§ **Work order**
One part of the entries below is wanted: the lines from the one containing "any_code = 1'b1;" through the one containing "export DESIGN_NICKNAME = mcproto_core". Write those out exactly and nothing else.

§ **Extracted entries**
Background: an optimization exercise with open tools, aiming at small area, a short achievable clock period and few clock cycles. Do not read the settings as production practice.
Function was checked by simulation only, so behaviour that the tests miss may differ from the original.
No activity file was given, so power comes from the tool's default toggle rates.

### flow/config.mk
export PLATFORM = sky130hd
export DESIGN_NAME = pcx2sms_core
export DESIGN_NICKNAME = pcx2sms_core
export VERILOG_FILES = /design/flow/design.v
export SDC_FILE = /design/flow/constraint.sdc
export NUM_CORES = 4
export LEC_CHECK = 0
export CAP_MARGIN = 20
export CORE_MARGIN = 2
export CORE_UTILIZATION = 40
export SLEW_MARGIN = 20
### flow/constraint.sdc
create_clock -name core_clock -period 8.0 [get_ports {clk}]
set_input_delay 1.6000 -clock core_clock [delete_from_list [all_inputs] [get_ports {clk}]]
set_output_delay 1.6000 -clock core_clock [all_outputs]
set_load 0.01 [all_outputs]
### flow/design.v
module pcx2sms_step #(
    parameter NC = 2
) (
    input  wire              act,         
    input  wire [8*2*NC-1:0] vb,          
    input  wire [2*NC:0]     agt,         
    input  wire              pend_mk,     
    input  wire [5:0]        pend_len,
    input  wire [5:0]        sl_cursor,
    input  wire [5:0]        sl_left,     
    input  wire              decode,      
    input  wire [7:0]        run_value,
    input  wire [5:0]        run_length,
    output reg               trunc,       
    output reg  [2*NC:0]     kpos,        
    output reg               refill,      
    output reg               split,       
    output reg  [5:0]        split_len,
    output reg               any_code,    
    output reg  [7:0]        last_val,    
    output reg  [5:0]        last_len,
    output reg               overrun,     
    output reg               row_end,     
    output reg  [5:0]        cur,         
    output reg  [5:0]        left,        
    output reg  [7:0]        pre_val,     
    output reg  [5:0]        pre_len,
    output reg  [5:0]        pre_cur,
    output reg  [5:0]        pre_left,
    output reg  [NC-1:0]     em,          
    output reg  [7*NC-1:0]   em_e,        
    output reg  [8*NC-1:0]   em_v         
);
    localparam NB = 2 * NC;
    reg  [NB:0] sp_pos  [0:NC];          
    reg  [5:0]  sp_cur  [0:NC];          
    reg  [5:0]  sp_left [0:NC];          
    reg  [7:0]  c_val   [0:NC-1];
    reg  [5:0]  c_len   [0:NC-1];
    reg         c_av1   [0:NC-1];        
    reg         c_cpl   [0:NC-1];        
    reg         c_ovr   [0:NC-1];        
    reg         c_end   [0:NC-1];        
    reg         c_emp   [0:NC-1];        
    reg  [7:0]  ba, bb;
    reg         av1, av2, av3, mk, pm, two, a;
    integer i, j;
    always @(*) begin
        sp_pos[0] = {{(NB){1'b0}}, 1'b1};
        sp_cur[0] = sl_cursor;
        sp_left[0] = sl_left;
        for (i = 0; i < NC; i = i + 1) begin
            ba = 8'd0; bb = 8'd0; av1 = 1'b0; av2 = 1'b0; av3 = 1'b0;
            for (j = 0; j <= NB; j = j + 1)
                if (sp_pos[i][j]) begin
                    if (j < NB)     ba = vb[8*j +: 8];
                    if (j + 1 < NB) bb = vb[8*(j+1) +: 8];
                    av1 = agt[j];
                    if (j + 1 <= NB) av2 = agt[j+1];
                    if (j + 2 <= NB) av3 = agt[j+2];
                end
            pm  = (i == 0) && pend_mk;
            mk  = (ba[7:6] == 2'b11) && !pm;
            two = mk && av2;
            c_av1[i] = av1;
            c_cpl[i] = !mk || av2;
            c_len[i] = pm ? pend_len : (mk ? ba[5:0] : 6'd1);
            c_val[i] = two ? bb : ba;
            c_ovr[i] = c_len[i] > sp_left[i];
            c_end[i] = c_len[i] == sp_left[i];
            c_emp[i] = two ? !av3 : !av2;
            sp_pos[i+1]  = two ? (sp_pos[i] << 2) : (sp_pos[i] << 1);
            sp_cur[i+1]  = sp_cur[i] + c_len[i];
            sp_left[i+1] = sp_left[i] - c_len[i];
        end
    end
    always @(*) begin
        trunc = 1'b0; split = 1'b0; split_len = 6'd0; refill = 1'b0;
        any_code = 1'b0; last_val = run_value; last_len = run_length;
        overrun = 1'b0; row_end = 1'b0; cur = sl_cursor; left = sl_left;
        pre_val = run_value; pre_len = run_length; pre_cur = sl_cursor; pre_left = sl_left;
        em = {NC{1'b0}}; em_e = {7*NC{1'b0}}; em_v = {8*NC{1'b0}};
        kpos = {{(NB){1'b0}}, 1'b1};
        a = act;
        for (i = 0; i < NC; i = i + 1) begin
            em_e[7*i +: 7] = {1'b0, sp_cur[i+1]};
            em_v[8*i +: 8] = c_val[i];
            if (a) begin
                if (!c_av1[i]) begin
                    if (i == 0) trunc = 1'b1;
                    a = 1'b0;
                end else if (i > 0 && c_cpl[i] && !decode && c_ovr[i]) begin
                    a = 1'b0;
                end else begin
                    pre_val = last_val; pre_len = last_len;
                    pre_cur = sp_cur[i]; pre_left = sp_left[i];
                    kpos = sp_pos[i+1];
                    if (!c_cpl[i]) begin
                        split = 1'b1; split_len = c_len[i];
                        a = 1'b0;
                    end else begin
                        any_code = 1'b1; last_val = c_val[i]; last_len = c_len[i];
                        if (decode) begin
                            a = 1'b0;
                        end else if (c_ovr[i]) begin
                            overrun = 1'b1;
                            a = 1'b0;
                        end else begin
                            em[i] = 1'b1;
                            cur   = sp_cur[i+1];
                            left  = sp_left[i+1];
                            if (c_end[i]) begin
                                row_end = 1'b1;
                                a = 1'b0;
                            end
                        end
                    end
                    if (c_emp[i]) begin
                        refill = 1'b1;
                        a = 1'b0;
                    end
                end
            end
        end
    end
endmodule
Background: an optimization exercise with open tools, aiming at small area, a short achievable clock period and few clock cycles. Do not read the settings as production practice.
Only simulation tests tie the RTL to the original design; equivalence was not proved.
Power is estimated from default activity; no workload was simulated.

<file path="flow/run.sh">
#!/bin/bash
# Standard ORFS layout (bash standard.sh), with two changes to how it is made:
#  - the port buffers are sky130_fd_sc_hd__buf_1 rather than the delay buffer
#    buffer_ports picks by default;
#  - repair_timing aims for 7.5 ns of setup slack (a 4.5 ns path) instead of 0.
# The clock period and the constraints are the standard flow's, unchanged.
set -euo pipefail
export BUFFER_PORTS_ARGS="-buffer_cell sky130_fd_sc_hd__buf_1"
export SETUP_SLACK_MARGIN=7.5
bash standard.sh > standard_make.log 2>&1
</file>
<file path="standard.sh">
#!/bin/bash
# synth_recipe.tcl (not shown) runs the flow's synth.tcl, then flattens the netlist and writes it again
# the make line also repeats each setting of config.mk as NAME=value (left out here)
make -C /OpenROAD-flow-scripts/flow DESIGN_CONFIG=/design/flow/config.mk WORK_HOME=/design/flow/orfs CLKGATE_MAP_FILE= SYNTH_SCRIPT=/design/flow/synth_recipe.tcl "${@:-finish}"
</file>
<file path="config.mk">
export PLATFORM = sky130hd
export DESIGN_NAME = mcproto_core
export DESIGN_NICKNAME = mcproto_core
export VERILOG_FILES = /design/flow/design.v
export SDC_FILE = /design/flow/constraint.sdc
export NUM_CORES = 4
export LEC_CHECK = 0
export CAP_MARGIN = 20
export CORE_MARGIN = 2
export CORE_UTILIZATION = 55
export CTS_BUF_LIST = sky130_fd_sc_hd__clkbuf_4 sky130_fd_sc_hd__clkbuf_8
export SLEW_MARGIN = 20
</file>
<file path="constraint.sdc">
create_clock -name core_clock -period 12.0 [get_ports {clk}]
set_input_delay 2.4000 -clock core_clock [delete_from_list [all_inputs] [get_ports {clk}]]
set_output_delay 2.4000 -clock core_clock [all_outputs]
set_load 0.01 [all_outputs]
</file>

§ **Result for this exercise**
                        any_code = 1'b1; last_val = c_val[i]; last_len = c_len[i];
                        if (decode) begin
                            a = 1'b0;
                        end else if (c_ovr[i]) begin
                            overrun = 1'b1;
                            a = 1'b0;
                        end else begin
                            em[i] = 1'b1;
                            cur   = sp_cur[i+1];
                            left  = sp_left[i+1];
                            if (c_end[i]) begin
                                row_end = 1'b1;
                                a = 1'b0;
                            end
                        end
                    end
                    if (c_emp[i]) begin
                        refill = 1'b1;
                        a = 1'b0;
                    end
                end
            end
        end
    end
endmodule
Background: an optimization exercise with open tools, aiming at small area, a short achievable clock period and few clock cycles. Do not read the settings as production practice.
Only simulation tests tie the RTL to the original design; equivalence was not proved.
Power is estimated from default activity; no workload was simulated.

<file path="flow/run.sh">
#!/bin/bash
# Standard ORFS layout (bash standard.sh), with two changes to how it is made:
#  - the port buffers are sky130_fd_sc_hd__buf_1 rather than the delay buffer
#    buffer_ports picks by default;
#  - repair_timing aims for 7.5 ns of setup slack (a 4.5 ns path) instead of 0.
# The clock period and the constraints are the standard flow's, unchanged.
set -euo pipefail
export BUFFER_PORTS_ARGS="-buffer_cell sky130_fd_sc_hd__buf_1"
export SETUP_SLACK_MARGIN=7.5
bash standard.sh > standard_make.log 2>&1
</file>
<file path="standard.sh">
#!/bin/bash
# synth_recipe.tcl (not shown) runs the flow's synth.tcl, then flattens the netlist and writes it again
# the make line also repeats each setting of config.mk as NAME=value (left out here)
make -C /OpenROAD-flow-scripts/flow DESIGN_CONFIG=/design/flow/config.mk WORK_HOME=/design/flow/orfs CLKGATE_MAP_FILE= SYNTH_SCRIPT=/design/flow/synth_recipe.tcl "${@:-finish}"
</file>
<file path="config.mk">
export PLATFORM = sky130hd
export DESIGN_NAME = mcproto_core
export DESIGN_NICKNAME = mcproto_core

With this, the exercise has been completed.